In the records, find each line where "placement" occurs, and copy it.

*** Opening ENTRIES PROVIDED ***

**config.mk**
```make
export PLATFORM = sky130hd
export DESIGN_NAME = ovfr_core
export DESIGN_NICKNAME = d
export VERILOG_FILES = /design/src/common/ovfr_pkg.sv /design/src/hw/ovfr_core.sv
export SDC_FILE = /design/constraint.sdc
export NUM_CORES = 1
export LEC_CHECK = 0
export CORE_MARGIN = 3
export CORE_UTILIZATION = 50
export CTS_CLUSTER_DIAMETER = 50
export DETAILED_ROUTE_END_ITERATION = 12
export DONT_BUFFER_PORTS = 1
export PLACE_DENSITY = 0.75
export SLEW_MARGIN = 15
export SYNTH_ARGS = -nofsm -noshare
export SYNTH_HDL_FRONTEND = slang
export SYNTH_SLANG_ARGS = --single-unit
export TNS_END_PERCENT = 50
```
**constraint.sdc**
```tcl
create_clock -name ref_clk -period 3.3 [get_ports ref_clk]
set_input_delay 0.33 -clock ref_clk [delete_from_list [all_inputs] [get_ports ref_clk]]
set_output_delay 0.33 -clock ref_clk [all_outputs]
set_load 0.1 [all_outputs]
```
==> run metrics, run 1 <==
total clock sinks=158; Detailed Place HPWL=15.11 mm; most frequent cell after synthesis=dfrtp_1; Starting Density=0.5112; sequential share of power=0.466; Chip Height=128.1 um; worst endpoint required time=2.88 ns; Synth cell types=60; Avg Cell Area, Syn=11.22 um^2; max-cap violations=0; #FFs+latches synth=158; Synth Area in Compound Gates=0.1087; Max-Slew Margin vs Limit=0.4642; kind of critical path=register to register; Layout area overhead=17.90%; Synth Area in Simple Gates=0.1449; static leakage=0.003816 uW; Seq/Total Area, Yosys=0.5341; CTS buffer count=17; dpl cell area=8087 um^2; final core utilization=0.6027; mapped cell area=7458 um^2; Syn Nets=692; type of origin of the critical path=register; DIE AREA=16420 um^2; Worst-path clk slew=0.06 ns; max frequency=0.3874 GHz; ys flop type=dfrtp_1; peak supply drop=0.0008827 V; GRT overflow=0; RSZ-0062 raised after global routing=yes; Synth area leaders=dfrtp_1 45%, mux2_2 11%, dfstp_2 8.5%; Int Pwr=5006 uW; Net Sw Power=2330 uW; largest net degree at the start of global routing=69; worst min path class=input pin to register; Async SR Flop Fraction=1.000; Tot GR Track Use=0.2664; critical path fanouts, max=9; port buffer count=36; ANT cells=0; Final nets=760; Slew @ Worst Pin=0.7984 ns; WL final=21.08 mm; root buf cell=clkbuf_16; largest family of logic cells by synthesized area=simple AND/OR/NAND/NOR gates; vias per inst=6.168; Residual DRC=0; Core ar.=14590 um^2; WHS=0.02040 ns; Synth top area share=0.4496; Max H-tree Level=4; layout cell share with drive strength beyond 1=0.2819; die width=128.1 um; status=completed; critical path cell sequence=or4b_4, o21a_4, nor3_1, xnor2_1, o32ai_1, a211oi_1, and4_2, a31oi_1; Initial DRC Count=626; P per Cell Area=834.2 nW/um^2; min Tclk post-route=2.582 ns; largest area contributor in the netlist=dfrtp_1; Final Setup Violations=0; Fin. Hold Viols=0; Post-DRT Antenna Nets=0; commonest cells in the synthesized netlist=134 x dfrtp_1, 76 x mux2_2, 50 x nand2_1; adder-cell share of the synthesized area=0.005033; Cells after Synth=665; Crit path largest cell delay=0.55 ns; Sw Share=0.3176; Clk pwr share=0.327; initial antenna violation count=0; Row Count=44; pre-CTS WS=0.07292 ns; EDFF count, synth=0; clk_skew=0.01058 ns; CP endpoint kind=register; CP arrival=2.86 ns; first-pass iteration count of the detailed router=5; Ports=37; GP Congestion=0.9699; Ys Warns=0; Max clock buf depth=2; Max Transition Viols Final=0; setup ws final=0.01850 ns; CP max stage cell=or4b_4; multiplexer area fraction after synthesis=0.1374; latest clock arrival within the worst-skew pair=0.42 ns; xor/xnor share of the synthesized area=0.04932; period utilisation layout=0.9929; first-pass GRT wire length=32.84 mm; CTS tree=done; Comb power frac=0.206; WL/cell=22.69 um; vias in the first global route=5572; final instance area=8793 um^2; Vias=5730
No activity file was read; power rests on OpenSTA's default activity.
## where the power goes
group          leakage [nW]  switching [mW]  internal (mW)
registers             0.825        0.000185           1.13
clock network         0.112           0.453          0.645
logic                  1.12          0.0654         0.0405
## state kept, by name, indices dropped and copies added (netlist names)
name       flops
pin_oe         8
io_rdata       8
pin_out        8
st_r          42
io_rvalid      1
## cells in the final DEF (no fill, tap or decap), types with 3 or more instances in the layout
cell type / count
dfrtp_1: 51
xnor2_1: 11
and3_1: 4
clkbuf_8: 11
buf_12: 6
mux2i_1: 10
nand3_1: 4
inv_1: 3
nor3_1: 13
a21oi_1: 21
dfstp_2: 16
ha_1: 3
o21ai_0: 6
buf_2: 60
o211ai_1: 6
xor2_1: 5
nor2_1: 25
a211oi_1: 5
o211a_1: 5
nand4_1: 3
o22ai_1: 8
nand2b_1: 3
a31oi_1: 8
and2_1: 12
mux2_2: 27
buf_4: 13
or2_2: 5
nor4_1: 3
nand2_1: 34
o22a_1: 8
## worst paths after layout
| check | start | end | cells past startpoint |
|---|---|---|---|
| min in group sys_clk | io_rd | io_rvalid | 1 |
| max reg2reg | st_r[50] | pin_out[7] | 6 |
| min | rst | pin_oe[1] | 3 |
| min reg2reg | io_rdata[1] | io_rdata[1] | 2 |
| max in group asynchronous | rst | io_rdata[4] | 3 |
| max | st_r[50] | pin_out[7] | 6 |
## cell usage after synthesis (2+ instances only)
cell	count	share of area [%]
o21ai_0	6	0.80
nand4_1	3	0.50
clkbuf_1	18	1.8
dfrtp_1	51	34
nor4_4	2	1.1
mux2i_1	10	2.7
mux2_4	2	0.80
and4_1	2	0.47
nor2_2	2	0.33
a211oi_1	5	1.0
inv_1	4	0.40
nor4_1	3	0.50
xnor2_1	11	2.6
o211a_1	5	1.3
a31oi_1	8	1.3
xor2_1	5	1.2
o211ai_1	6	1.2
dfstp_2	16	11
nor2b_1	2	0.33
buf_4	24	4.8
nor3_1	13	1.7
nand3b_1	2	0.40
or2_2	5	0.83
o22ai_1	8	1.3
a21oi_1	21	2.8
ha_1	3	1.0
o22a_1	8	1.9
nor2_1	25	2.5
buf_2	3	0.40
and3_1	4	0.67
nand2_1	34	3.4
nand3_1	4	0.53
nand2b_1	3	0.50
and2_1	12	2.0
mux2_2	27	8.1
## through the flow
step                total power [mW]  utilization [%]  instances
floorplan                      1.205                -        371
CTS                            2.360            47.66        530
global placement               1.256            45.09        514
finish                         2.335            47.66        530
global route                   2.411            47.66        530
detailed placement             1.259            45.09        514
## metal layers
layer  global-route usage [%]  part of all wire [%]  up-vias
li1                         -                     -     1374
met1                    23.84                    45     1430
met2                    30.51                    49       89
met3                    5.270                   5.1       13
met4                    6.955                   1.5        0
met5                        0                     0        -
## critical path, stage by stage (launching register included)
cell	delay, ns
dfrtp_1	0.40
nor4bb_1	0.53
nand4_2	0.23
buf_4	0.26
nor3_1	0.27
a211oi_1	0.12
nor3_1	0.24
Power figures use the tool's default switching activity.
--- config.mk ---
export PLATFORM = sky130hd
export DESIGN_NAME = low_power_activity_detect
export DESIGN_NICKNAME = d
export VERILOG_FILES = /design/src/low_power_activity_detect_pkg.sv /design/src/detect_if.sv /design/src/activity_detector.sv /design/src/low_power_activity_detect.sv
export SDC_FILE = /design/constraint.sdc
export NUM_CORES = 1
export LEC_CHECK = 0
export BUFFER_PORTS_ARGS = -buffer_cell sky130_fd_sc_hd__buf_2
export CORE_MARGIN = 4
export CORE_UTILIZATION = 48
export CTS_CLUSTER_SIZE = 8
export DETAILED_ROUTE_END_ITERATION = 10
export GPL_TIMING_DRIVEN = 1
export PLACE_DENSITY = 0.77
export SLEW_MARGIN = 20
export SYNTH_ARGS = -nofsm -noshare
export SYNTH_HDL_FRONTEND = slang
export SYNTH_SLANG_ARGS = --single-unit
--- constraint.sdc ---
create_clock -name clk_sys_i -period 5.3 [get_ports clk_sys_i]
set_input_delay 0.53 -clock clk_sys_i [delete_from_list [all_inputs] [get_ports clk_sys_i]]
set_output_delay 0.53 -clock clk_sys_i [all_outputs]
set_load 0.005 [all_outputs]
--- src/low_power_activity_detect_pkg.sv ---
package low_power_activity_detect_pkg;

    // ------------------------------------------------------------------
    // Bus and data widths
    // ------------------------------------------------------------------
    localparam int ADDR_W = 8;
    localparam int DATA_W = 32;
    localparam int SAMPLE_W = 16;
    localparam int CHAN_N = 4;

    // ------------------------------------------------------------------
    // Register offsets (byte addresses)
    // ------------------------------------------------------------------
    localparam logic [ADDR_W-1:0] OFS_CTRL = 8'h00;
    localparam logic [ADDR_W-1:0] OFS_ALERT = 8'h04;
    localparam logic [ADDR_W-1:0] OFS_IRQ_STATUS = 8'h08;
    localparam logic [ADDR_W-1:0] OFS_IRQ_MASK = 8'h0C;
    localparam logic [ADDR_W-1:0] OFS_STATE = 8'h10;
    localparam logic [ADDR_W-1:0] OFS_THRESHOLD = 8'h14;
    localparam logic [ADDR_W-1:0] OFS_RECORD_CFG = 8'h18;

    // ------------------------------------------------------------------
    // Field positions
    // ------------------------------------------------------------------
    localparam int CTRL_RECORD_BIT = 0;
    localparam int CTRL_VOICE_BIT = 2;
    localparam int CTRL_ULTRA_BIT = 3;
    localparam int CTRL_DIGITAL_BIT = 4;
    localparam int ALERT_CHAN_LSB = 4;
    localparam int ALERT_MODE_LSB = 6;
    localparam int IRQ_VOICE_BIT = 0;
    localparam int IRQ_ULTRA_BIT = 1;
    localparam int IRQ_WAKE_BIT = 2;
    localparam int STATE_CHAN_LSB = 4;
    localparam int STATE_FSM_LSB = 8;

    // ------------------------------------------------------------------
    // Reset values and counts
    // ------------------------------------------------------------------
    localparam logic [SAMPLE_W-1:0] THRESHOLD_RST = 16'h0400;
    localparam logic [7:0] RECORD_CFG_RST = 8'h00;
    localparam logic [3:0] HIT_COUNT = 4'h4;

    // ------------------------------------------------------------------
    // Alert modes and bus responses
    // ------------------------------------------------------------------
    localparam logic [1:0] ALERT_IRQ = 2'h0;
    localparam logic [1:0] ALERT_WAKE = 2'h1;
    localparam logic [1:0] ALERT_BOTH = 2'h2;
    localparam logic [1:0] ALERT_QUIET = 2'h3;
    localparam logic [1:0] RESP_OKAY = 2'h0;
    localparam logic [1:0] RESP_SLVERR = 2'h2;

    typedef enum logic [2:0] {
        ST_IDLE = 3'h1,
        ST_MONITOR = 3'h2,
        ST_RECORD = 3'h4
    } low_power_activity_detect_state_type;

    // ------------------------------------------------------------------
    // Shared functions
    // ------------------------------------------------------------------
    // Magnitude of a signed sample; the most negative code saturates.
    function automatic logic [SAMPLE_W-1:0] abs_mag(input logic [SAMPLE_W-1:0] v);
        logic [SAMPLE_W-1:0] n;
        n = ~v + 16'h0001;
        if (!v[SAMPLE_W-1]) begin
            abs_mag = v;
        end else if (n[SAMPLE_W-1]) begin
            abs_mag = 16'h7FFF;
        end else begin
            abs_mag = n;
        end
    endfunction : abs_mag

    // Picks one channel out of a packed group of four.
    function automatic logic [SAMPLE_W-1:0] chan_pick(
        input logic [CHAN_N*SAMPLE_W-1:0] d, input logic [1:0] sel);
        chan_pick = d[sel*SAMPLE_W +: SAMPLE_W];
    endfunction : chan_pick

    // Merges write data into a register under the byte strobes.
    function automatic logic [DATA_W-1:0] apply_strb(
        input logic [DATA_W-1:0] old, input logic [DATA_W-1:0] wd, input logic [3:0] strb);
        for (int i = 0; i < 4; i++) begin
            old[i*8 +: 8] = strb[i] ? wd[i*8 +: 8] : old[i*8 +: 8];
        end
        apply_strb = old;
    endfunction : apply_strb

endpackage : low_power_activity_detect_pkg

*** Closing ENTRIES PROVIDED ***

[SOLUTION TO THIS TASK]
global placement               1.256            45.09        514
detailed placement             1.259            45.09        514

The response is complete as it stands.